:: ACTION ITEM ::
Could you reproduce, word for word, everything below from the line containing "the fifth run of note 2 |" down to the line containing "rev 13 | 0.842", with both of those lines included and no others?

+++++

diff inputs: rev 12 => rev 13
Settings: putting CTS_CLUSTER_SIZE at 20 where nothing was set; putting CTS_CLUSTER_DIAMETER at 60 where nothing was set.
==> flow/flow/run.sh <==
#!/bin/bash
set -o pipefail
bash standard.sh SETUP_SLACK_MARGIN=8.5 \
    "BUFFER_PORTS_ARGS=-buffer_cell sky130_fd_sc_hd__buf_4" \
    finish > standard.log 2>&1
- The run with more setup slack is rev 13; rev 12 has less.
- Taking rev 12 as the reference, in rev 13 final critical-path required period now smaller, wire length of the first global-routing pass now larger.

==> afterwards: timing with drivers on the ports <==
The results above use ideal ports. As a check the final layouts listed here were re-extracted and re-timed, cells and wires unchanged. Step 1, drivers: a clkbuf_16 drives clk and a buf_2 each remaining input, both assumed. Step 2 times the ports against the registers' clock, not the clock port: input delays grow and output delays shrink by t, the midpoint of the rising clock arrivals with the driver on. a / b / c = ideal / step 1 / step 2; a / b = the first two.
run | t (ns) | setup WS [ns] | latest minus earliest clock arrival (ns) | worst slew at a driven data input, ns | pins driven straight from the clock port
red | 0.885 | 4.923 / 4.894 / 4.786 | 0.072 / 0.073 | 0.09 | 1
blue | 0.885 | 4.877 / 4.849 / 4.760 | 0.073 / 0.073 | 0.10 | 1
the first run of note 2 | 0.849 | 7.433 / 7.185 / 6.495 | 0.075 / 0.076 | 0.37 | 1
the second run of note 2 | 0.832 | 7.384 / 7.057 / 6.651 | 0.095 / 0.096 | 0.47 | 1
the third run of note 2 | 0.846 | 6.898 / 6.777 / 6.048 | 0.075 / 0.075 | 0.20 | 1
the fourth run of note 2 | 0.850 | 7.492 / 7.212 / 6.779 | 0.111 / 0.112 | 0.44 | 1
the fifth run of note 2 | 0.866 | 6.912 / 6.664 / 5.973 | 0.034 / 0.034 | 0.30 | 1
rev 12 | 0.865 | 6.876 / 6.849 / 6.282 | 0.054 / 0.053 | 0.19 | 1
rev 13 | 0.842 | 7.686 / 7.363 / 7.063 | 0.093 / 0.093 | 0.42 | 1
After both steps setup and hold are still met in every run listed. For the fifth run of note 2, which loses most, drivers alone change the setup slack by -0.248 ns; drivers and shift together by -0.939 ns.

+++++

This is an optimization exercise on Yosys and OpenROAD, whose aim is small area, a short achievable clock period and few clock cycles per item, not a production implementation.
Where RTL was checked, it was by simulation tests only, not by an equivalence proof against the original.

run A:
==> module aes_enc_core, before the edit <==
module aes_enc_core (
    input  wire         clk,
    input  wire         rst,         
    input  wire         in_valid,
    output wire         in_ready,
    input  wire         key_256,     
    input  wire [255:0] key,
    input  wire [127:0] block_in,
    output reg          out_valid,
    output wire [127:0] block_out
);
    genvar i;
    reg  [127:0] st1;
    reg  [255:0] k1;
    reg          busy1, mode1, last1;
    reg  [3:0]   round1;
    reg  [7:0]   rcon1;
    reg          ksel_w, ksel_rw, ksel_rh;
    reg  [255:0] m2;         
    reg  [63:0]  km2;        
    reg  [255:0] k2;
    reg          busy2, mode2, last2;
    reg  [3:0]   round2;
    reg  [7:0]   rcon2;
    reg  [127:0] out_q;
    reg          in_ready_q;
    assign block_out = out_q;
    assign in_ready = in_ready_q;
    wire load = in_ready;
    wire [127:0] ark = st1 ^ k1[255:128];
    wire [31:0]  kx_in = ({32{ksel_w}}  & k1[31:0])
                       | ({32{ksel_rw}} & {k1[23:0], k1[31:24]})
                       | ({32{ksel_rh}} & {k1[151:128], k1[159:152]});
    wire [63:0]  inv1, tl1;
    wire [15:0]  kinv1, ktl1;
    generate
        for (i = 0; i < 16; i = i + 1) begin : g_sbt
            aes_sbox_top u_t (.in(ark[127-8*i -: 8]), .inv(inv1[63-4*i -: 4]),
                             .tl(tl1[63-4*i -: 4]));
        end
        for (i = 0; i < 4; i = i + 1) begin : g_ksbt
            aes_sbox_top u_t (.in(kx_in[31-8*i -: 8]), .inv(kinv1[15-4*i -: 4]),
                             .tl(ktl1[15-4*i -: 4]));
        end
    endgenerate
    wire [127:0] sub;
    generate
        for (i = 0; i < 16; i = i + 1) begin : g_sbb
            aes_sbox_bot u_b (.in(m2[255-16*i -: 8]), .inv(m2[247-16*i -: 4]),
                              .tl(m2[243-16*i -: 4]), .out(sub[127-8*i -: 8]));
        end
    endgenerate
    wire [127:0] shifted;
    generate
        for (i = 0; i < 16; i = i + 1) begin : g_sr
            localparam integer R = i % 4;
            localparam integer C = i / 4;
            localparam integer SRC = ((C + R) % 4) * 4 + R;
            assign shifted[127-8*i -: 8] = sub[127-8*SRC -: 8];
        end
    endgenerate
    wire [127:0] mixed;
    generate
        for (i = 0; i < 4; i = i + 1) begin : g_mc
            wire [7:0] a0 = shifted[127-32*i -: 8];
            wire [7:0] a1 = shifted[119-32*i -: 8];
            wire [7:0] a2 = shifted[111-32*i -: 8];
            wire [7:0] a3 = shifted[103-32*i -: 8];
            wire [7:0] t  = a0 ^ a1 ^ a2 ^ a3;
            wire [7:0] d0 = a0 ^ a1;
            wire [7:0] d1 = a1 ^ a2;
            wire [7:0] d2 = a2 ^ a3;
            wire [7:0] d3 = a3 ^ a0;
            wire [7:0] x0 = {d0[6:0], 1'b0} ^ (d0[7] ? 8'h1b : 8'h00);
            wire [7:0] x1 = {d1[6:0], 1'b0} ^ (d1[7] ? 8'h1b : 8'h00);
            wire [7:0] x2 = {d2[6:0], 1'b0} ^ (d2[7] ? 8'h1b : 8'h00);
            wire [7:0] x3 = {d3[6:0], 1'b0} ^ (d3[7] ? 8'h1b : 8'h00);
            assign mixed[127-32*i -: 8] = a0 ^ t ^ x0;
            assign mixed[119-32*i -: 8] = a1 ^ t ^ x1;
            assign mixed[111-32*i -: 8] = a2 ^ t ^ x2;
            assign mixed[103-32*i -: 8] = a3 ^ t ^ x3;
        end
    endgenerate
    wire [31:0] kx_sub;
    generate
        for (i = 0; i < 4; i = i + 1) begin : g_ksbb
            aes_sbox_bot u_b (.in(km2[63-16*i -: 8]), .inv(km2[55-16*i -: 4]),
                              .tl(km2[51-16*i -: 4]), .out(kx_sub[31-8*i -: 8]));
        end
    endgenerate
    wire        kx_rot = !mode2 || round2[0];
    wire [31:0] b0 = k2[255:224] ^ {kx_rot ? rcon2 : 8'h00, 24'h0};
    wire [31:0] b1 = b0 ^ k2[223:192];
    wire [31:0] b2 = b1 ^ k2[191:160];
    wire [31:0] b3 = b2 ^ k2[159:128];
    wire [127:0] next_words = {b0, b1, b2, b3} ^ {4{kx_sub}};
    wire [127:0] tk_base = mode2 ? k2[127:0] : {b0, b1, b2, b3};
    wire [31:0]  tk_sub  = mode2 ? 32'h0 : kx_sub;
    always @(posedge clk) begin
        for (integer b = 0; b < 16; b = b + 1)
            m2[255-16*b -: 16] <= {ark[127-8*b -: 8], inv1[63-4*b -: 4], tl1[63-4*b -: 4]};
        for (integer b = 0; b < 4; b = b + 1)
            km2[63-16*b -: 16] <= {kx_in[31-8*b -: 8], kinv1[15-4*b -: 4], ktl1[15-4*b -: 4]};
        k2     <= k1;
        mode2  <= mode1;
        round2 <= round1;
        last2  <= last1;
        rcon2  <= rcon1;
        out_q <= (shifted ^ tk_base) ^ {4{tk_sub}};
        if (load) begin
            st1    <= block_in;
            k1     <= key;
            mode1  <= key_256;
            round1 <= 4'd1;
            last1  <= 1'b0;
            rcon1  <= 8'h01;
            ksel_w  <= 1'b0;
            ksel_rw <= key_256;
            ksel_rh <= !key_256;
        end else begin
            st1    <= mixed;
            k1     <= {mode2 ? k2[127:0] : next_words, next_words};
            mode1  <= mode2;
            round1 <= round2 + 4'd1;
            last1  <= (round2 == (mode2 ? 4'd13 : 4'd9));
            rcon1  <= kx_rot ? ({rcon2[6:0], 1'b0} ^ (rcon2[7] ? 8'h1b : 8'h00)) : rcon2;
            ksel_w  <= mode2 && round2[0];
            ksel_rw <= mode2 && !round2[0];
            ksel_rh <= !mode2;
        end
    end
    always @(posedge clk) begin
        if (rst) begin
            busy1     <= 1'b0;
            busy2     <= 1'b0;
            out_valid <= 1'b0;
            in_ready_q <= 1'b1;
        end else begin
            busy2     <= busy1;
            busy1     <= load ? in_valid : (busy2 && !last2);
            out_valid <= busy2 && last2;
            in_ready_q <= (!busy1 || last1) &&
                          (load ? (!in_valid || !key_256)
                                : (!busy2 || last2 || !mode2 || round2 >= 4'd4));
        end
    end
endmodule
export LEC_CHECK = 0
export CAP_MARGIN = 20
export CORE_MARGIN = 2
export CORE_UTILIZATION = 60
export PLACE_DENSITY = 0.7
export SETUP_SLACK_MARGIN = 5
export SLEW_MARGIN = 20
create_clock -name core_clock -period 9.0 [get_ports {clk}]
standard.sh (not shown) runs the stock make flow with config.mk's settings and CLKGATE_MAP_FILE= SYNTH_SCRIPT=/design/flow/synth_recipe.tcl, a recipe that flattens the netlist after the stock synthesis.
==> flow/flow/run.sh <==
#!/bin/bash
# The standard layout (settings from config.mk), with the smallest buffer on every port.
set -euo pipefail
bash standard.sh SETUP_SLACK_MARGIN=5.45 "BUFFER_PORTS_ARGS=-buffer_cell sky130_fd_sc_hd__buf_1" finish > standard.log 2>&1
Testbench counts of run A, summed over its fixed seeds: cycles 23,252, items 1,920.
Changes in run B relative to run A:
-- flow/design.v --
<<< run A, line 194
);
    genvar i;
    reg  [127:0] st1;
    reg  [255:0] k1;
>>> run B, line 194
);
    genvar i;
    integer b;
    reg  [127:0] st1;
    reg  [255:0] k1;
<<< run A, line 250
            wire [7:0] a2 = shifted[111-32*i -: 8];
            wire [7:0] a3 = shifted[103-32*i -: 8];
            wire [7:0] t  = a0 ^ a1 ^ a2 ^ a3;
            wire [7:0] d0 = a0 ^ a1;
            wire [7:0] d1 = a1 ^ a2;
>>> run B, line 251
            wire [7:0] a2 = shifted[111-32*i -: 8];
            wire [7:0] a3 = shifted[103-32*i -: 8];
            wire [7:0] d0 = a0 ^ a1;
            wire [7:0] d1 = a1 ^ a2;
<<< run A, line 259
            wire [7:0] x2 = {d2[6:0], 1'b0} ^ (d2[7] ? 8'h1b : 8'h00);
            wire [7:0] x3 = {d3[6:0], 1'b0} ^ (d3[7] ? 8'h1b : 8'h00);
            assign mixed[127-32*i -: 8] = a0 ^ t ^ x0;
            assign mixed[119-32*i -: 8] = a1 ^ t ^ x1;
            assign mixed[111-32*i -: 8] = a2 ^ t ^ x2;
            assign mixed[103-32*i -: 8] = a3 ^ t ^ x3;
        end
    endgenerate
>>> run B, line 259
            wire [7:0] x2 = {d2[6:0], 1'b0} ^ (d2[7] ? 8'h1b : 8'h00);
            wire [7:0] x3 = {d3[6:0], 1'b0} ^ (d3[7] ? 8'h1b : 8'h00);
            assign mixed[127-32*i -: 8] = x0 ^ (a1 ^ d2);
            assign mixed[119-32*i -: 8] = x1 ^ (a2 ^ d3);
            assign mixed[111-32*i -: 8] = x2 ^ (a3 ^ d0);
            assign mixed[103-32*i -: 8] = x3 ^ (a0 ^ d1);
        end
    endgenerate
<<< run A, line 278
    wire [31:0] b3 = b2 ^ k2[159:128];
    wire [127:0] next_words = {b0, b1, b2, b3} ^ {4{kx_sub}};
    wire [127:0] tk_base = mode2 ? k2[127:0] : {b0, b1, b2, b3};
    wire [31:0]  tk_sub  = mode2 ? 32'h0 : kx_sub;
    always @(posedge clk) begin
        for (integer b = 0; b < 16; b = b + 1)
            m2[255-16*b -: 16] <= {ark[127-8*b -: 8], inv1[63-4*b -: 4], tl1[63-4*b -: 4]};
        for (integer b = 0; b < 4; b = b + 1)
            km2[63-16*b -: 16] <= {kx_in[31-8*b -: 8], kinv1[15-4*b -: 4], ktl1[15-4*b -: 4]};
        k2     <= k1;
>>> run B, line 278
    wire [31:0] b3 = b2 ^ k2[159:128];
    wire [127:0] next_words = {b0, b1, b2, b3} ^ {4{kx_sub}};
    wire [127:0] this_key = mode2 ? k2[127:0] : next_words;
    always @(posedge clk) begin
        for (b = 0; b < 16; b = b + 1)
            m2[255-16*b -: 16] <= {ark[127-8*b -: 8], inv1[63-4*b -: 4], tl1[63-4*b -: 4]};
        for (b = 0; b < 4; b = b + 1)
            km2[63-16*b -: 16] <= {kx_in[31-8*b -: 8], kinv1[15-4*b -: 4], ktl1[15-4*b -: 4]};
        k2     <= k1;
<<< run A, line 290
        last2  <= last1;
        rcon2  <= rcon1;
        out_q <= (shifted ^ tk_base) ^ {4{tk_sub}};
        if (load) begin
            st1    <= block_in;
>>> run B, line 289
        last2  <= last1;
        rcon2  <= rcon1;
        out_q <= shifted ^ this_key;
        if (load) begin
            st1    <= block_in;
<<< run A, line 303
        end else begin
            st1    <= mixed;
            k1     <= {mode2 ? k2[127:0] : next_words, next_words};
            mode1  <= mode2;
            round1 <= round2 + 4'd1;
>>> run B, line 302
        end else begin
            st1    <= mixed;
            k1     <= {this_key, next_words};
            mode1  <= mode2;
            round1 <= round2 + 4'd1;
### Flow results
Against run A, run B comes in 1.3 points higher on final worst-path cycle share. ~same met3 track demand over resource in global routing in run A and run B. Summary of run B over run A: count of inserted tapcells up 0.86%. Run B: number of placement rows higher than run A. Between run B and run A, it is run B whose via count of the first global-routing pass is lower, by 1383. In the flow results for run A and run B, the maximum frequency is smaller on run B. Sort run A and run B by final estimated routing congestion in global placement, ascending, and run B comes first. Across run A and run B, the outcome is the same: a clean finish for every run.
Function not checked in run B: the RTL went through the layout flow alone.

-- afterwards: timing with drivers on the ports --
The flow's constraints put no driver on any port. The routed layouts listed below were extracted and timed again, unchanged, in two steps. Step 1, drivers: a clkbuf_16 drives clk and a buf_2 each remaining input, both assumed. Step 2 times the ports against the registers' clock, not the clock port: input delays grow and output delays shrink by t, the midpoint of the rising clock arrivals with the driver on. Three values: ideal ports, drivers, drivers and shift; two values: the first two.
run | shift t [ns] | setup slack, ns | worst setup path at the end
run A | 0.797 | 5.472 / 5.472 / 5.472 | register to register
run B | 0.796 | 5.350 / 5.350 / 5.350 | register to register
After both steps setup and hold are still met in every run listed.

+++++

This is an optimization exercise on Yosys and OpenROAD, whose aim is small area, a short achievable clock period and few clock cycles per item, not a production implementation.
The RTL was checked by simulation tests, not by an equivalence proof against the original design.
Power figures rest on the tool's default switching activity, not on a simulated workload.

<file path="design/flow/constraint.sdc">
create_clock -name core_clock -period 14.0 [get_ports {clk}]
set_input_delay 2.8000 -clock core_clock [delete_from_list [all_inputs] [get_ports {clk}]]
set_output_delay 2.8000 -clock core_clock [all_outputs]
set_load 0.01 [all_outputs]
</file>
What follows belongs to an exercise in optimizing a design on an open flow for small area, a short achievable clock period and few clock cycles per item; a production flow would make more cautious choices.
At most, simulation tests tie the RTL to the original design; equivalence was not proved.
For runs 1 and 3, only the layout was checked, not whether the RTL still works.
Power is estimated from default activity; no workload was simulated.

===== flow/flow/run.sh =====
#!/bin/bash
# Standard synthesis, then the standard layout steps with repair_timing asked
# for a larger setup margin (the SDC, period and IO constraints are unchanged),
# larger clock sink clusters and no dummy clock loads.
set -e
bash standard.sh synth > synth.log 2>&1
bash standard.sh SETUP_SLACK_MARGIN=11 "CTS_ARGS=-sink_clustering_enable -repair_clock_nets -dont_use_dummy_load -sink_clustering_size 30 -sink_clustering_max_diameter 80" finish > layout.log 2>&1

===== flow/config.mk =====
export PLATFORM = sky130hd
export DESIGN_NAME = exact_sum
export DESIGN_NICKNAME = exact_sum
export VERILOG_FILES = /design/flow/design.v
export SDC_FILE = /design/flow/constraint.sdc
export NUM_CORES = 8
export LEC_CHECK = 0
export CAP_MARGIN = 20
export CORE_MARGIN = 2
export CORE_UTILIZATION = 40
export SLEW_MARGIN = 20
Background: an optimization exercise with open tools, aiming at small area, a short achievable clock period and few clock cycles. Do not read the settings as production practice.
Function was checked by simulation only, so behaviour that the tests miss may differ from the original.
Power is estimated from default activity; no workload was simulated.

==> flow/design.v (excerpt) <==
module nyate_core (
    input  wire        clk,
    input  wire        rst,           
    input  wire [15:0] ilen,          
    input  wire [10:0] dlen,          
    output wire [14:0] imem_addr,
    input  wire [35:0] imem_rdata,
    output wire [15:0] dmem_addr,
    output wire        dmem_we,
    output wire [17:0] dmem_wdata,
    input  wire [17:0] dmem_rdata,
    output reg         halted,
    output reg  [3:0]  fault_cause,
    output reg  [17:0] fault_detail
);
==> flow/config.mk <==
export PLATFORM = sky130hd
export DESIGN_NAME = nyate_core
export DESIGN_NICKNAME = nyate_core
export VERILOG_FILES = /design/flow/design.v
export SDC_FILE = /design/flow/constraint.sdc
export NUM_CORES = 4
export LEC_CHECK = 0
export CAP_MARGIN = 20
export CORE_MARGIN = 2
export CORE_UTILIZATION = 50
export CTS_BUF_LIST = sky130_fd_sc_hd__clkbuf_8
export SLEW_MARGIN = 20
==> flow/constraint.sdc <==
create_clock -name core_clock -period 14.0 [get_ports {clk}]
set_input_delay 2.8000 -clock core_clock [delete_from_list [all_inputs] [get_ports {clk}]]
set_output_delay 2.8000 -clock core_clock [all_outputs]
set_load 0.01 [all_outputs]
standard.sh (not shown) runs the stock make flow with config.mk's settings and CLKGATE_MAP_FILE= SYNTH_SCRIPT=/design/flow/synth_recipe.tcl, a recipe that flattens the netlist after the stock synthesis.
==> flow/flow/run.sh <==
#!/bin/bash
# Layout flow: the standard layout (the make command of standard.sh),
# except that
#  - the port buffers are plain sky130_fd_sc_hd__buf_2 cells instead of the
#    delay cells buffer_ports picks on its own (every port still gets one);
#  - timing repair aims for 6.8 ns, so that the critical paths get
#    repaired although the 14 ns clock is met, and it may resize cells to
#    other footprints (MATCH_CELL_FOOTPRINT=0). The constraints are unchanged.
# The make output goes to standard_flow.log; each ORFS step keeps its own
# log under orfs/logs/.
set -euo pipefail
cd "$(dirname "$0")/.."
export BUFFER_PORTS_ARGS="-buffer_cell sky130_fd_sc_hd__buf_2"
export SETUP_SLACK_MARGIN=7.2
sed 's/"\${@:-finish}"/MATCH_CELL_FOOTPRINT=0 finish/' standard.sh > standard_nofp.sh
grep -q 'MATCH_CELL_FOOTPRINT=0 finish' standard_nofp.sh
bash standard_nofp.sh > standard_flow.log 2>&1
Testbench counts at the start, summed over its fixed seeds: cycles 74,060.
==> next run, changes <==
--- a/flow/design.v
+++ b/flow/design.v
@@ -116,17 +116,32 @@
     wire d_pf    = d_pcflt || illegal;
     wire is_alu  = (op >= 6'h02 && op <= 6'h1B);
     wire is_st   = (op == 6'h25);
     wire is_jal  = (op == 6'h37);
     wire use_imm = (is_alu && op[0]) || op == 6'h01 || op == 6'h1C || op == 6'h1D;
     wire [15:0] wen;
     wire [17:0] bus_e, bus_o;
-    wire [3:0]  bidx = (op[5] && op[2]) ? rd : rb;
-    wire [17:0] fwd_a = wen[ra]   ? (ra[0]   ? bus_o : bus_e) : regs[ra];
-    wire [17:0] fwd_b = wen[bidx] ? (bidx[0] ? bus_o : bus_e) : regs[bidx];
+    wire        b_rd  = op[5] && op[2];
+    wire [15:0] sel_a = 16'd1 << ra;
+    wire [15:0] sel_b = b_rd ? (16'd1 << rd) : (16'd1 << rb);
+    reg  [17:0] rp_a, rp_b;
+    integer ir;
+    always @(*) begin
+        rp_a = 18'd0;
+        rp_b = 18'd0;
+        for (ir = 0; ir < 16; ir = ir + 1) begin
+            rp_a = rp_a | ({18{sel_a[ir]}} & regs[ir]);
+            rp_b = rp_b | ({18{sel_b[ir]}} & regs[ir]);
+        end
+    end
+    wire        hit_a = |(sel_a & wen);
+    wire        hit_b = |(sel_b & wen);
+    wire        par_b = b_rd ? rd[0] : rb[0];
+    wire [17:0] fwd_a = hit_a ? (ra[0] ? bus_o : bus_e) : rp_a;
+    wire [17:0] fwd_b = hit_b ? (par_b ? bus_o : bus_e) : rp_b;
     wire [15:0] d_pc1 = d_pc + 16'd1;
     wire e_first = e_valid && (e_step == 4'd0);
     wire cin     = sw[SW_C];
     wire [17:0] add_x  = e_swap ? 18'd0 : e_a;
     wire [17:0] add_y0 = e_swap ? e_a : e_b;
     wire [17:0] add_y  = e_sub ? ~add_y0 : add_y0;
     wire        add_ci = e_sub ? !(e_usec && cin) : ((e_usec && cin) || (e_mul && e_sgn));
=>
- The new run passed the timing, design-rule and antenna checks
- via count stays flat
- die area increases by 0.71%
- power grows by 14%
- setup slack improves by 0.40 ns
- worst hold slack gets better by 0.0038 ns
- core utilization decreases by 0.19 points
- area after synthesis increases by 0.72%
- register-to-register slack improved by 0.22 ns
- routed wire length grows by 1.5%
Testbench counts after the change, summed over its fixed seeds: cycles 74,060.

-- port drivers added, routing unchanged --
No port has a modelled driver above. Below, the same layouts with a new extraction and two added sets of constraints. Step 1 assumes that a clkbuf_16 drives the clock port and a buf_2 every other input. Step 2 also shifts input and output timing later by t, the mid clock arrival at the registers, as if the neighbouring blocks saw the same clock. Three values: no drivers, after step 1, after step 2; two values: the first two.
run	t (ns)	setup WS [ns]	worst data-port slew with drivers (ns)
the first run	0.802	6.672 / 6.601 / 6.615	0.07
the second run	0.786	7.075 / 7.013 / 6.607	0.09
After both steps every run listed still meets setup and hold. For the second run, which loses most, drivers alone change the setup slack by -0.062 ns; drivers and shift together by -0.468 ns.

+++++

:: THE COMPLETED TASK ::
the fifth run of note 2 | 0.866 | 6.912 / 6.664 / 5.973 | 0.034 / 0.034 | 0.30 | 1
rev 12 | 0.865 | 6.876 / 6.849 / 6.282 | 0.054 / 0.053 | 0.19 | 1
rev 13 | 0.842 | 7.686 / 7.363 / 7.063 | 0.093 / 0.093 | 0.42 | 1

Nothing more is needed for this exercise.